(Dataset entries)
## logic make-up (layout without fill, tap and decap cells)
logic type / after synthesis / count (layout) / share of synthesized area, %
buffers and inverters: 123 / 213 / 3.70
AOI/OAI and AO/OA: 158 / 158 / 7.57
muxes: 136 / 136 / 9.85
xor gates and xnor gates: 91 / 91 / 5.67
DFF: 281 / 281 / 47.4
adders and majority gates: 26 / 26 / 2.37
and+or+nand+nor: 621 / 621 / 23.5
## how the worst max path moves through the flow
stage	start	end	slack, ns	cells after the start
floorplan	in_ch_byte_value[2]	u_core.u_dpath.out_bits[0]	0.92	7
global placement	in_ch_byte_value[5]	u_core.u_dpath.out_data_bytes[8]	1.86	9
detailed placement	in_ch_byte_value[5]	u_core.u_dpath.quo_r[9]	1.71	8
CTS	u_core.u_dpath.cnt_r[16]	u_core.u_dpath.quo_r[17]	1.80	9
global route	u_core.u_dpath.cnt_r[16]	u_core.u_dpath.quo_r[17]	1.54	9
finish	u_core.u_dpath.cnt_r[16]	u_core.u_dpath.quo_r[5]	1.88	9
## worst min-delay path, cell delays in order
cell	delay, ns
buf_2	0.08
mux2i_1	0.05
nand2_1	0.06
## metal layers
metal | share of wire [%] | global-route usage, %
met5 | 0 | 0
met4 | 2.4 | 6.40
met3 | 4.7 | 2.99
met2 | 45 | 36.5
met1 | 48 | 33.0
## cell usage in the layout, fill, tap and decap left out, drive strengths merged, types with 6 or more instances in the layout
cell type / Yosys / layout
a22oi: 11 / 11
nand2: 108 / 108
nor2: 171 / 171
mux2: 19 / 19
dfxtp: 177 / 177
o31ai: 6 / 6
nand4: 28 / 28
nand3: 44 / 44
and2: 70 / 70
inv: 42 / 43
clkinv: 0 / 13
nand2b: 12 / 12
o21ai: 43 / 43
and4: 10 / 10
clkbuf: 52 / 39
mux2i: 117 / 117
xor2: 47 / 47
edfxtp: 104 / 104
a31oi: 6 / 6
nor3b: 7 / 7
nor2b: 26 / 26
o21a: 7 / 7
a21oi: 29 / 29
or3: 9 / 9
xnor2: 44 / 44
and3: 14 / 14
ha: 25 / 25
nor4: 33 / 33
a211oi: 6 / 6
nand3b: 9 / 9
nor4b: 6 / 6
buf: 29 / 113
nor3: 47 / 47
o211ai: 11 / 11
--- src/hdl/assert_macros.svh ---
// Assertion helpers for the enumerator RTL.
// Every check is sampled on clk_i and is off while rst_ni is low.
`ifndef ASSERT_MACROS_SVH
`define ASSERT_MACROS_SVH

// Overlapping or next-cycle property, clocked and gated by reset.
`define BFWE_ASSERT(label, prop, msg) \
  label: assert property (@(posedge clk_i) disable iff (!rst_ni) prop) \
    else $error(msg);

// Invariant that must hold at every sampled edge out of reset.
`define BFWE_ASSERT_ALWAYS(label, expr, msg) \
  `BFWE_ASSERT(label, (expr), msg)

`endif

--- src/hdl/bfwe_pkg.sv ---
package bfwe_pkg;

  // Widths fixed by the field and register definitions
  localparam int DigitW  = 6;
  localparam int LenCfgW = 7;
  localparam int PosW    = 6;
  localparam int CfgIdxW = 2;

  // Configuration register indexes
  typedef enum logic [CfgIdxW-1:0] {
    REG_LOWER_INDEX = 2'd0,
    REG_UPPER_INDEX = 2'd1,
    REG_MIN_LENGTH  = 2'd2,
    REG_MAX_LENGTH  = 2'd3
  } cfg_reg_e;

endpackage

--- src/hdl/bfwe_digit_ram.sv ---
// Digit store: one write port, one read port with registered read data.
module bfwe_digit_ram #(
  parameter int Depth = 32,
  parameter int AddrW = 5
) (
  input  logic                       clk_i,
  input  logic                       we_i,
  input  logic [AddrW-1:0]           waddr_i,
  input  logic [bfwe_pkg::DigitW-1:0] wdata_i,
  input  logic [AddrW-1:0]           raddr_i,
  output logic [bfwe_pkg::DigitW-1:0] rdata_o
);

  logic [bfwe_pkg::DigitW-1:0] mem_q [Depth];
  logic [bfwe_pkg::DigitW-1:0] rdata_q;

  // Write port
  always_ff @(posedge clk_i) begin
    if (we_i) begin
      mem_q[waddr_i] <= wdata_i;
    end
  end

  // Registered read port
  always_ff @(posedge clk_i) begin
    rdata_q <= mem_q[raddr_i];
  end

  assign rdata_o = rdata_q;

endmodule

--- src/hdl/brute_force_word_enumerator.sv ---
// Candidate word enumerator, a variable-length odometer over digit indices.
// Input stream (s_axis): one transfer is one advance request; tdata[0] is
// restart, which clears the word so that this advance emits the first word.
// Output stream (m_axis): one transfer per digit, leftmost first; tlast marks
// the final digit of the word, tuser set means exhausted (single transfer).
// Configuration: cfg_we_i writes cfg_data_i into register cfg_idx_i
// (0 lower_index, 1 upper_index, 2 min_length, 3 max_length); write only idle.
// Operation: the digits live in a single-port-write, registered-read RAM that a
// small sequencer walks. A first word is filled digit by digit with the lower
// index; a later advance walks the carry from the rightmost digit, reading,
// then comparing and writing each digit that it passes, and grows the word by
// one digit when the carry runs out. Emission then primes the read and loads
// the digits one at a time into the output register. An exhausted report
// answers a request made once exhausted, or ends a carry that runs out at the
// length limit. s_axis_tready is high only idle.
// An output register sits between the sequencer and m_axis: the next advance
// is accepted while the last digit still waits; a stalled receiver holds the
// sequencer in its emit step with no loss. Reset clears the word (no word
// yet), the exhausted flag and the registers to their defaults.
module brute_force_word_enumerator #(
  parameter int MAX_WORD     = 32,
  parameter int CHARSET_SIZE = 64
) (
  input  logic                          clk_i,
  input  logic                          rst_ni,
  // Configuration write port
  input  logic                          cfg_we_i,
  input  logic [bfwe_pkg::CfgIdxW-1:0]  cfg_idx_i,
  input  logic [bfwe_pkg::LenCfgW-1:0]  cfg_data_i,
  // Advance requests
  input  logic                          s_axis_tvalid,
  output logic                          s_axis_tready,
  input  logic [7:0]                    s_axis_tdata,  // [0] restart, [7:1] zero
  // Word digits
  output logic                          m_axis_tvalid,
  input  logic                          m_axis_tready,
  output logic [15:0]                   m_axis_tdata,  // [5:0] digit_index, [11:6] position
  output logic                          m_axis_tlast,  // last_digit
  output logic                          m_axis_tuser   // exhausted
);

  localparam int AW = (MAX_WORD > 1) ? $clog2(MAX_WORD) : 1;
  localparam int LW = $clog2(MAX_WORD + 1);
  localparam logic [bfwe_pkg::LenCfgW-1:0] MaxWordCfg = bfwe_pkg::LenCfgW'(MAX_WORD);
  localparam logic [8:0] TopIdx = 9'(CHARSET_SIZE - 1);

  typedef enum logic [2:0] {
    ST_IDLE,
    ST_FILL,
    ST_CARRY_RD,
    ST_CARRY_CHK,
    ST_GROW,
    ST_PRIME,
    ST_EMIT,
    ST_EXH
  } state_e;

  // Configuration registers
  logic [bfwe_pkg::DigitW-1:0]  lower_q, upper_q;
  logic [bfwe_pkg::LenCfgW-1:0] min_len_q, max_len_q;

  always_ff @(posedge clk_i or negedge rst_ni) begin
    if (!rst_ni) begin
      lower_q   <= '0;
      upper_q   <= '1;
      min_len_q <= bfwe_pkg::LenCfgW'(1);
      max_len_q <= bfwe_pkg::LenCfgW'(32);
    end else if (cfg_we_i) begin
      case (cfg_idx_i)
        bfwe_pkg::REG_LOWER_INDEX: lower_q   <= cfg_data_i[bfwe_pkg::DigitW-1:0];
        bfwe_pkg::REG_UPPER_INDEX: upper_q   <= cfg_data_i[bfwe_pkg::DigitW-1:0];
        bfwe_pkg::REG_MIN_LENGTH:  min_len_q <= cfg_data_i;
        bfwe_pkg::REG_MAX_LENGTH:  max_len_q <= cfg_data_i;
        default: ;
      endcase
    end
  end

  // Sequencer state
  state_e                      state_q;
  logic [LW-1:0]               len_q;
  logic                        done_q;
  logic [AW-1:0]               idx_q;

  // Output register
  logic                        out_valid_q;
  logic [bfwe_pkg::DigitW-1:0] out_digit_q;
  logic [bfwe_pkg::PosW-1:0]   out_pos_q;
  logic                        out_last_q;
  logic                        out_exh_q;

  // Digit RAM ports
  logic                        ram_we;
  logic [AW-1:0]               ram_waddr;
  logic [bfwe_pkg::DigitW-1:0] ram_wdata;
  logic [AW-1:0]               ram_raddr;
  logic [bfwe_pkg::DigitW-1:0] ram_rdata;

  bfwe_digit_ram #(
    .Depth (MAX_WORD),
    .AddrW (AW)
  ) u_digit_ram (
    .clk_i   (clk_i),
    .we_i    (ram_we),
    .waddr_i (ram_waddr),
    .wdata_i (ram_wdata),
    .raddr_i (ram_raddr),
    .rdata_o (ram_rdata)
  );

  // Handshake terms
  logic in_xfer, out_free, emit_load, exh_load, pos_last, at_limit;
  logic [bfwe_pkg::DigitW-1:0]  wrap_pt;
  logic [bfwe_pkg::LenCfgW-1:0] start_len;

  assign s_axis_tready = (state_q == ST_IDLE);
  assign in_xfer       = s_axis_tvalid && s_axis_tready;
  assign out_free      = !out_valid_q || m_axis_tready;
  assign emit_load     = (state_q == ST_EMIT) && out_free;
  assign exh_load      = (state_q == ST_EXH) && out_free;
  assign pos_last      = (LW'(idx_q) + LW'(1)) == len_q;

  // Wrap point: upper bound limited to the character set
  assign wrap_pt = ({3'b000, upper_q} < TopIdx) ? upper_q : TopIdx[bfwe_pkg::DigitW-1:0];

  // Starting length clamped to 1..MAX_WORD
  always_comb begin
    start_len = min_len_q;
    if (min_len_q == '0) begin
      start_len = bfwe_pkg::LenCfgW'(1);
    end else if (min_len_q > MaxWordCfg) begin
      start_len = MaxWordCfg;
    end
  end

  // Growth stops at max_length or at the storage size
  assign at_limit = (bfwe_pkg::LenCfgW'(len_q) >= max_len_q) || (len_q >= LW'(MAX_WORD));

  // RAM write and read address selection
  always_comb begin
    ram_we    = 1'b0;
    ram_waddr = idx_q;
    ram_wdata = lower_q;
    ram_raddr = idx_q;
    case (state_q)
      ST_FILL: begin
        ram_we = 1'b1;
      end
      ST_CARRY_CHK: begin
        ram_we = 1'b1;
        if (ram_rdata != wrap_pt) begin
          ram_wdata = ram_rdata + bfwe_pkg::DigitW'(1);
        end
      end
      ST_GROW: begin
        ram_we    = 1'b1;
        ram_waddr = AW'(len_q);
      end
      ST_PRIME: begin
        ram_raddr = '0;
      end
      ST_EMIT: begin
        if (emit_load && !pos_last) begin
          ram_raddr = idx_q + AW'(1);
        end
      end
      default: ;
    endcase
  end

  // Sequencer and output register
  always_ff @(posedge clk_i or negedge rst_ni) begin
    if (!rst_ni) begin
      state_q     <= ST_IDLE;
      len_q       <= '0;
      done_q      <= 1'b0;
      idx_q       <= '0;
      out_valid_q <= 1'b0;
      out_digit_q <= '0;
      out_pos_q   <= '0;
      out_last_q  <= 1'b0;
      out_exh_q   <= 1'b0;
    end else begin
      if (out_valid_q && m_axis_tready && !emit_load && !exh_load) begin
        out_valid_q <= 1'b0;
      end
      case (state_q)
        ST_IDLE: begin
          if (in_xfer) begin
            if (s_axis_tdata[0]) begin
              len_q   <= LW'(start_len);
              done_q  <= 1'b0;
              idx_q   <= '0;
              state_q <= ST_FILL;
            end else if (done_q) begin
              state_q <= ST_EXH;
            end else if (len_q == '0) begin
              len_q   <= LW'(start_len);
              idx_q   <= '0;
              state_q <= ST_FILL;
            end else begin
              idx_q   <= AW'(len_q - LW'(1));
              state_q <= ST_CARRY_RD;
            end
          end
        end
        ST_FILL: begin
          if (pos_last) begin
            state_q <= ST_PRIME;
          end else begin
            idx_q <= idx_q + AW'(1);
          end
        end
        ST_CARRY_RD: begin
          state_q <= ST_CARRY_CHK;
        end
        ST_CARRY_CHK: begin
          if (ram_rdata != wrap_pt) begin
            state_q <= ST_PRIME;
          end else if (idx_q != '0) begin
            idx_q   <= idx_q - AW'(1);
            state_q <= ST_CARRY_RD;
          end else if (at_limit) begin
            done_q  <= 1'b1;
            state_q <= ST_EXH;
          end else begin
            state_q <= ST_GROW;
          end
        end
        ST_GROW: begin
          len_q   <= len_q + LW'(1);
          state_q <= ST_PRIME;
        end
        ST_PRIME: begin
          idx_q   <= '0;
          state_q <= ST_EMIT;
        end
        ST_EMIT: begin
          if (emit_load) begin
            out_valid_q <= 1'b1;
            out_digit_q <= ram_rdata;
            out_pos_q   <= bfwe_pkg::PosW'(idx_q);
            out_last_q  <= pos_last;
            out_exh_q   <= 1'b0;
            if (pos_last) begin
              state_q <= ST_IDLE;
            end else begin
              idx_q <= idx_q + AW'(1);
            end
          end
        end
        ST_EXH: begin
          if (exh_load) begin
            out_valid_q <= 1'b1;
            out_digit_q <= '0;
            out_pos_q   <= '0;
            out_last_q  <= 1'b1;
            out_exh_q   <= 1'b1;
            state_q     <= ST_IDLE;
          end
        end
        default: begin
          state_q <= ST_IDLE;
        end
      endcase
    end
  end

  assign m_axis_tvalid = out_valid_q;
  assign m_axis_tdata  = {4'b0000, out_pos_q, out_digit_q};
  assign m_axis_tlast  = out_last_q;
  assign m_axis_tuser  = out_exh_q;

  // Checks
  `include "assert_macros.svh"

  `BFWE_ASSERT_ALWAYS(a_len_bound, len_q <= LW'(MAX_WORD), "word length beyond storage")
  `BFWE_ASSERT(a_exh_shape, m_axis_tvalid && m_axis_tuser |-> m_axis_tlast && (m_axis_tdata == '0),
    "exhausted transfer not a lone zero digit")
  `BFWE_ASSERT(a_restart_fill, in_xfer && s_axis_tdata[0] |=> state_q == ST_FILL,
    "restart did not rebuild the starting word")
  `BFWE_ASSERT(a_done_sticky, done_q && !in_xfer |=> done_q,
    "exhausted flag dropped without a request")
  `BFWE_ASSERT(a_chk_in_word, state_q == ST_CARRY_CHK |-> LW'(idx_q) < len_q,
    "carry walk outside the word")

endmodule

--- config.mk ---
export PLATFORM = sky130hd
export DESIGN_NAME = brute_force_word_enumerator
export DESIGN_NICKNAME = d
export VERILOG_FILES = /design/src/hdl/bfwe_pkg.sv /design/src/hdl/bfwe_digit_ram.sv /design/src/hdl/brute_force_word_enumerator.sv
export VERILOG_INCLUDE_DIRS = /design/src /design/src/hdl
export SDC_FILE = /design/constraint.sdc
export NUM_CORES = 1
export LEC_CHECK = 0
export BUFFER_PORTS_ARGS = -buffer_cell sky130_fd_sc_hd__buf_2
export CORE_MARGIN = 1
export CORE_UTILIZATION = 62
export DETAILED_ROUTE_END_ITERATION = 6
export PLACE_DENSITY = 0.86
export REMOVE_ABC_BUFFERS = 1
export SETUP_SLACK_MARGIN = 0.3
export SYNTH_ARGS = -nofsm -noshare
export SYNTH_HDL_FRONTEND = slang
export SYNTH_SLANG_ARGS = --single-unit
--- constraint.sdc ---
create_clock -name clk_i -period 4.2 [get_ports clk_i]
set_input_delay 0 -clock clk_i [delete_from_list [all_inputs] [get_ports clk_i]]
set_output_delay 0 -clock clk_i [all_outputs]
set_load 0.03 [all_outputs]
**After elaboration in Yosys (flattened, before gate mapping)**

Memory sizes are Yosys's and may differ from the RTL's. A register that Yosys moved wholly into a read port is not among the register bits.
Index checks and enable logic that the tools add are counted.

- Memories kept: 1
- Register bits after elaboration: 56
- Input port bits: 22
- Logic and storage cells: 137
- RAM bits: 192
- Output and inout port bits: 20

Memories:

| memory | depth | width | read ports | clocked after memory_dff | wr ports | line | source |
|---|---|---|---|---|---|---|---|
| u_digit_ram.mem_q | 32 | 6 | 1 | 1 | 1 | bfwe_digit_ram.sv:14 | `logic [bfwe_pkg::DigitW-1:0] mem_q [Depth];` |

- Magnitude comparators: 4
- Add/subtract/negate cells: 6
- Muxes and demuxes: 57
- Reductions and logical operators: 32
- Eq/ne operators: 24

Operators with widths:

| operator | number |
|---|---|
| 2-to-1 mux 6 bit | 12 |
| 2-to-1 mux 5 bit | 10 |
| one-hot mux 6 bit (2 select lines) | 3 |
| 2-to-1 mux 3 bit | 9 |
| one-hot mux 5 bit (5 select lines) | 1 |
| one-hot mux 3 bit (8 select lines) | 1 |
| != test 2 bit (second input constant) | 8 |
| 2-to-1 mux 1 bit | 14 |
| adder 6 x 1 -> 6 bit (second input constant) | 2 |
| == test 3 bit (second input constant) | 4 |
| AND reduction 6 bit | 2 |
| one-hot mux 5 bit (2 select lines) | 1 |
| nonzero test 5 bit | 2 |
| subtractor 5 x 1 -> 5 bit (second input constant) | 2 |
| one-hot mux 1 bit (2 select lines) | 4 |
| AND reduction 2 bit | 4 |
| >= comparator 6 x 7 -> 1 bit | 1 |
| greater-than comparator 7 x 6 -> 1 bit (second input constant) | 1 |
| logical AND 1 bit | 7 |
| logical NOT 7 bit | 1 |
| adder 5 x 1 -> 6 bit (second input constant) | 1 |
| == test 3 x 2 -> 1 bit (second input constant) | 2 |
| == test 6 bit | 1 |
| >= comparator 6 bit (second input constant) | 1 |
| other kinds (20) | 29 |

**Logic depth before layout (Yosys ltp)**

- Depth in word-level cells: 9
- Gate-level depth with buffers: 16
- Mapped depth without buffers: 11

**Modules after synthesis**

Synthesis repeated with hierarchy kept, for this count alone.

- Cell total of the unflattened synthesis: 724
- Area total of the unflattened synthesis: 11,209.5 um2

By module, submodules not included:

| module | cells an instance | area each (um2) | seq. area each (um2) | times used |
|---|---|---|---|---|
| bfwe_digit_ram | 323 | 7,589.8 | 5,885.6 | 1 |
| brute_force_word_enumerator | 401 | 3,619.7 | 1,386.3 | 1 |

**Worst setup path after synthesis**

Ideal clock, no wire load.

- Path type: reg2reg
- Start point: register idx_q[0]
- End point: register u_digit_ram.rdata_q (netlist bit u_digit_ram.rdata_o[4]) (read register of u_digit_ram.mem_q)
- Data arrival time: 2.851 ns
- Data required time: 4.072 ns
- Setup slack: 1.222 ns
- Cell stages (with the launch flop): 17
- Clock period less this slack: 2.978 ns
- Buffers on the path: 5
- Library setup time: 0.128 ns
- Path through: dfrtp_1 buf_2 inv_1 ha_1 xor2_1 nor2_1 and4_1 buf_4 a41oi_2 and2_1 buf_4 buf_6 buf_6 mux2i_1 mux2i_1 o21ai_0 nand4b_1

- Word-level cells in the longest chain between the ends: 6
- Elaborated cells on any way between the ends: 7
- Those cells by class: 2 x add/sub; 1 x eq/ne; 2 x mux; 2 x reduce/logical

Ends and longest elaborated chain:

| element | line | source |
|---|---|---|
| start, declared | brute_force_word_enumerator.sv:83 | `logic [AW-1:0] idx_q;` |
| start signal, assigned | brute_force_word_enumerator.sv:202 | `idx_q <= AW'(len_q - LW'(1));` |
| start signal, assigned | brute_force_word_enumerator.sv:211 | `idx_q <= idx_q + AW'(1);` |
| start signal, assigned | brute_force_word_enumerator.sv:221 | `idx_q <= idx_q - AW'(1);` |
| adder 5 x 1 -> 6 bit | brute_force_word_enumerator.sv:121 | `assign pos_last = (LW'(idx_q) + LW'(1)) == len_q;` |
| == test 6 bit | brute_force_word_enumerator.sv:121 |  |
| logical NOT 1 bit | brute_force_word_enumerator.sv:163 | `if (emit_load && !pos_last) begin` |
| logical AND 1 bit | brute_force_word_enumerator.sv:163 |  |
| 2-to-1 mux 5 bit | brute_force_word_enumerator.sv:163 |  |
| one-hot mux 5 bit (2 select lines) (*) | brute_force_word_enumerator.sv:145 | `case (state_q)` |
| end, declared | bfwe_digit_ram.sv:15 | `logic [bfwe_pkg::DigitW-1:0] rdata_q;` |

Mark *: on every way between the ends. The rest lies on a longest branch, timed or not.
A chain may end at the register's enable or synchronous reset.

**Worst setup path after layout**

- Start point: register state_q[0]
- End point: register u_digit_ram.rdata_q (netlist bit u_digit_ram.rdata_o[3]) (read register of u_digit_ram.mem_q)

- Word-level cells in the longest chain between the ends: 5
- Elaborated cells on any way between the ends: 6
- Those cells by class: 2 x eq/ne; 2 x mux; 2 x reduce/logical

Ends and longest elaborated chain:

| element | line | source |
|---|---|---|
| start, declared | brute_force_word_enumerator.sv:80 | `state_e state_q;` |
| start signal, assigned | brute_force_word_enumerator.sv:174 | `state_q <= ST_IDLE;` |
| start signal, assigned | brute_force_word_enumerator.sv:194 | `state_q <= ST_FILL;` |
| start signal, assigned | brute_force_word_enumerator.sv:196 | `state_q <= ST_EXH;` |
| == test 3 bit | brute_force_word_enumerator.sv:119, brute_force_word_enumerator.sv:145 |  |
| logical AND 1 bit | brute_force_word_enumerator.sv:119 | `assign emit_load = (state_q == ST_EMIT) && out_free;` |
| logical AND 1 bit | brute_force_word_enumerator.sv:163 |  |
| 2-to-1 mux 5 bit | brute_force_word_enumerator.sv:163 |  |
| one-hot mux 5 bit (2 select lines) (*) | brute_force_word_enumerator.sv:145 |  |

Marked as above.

* **EXERCISE DETAILS**
Given the records above, restate word for word only the lines starting at the one with "nand2: 108 / 108" and ending at the one with "nor3: 47 / 47".

* **OUTPUT OF THE TASK**
nand2: 108 / 108
nor2: 171 / 171
mux2: 19 / 19
dfxtp: 177 / 177
o31ai: 6 / 6
nand4: 28 / 28
nand3: 44 / 44
and2: 70 / 70
inv: 42 / 43
clkinv: 0 / 13
nand2b: 12 / 12
o21ai: 43 / 43
and4: 10 / 10
clkbuf: 52 / 39
mux2i: 117 / 117
xor2: 47 / 47
edfxtp: 104 / 104
a31oi: 6 / 6
nor3b: 7 / 7
nor2b: 26 / 26
o21a: 7 / 7
a21oi: 29 / 29
or3: 9 / 9
xnor2: 44 / 44
and3: 14 / 14
ha: 25 / 25
nor4: 33 / 33
a211oi: 6 / 6
nand3b: 9 / 9
nor4b: 6 / 6
buf: 29 / 113
nor3: 47 / 47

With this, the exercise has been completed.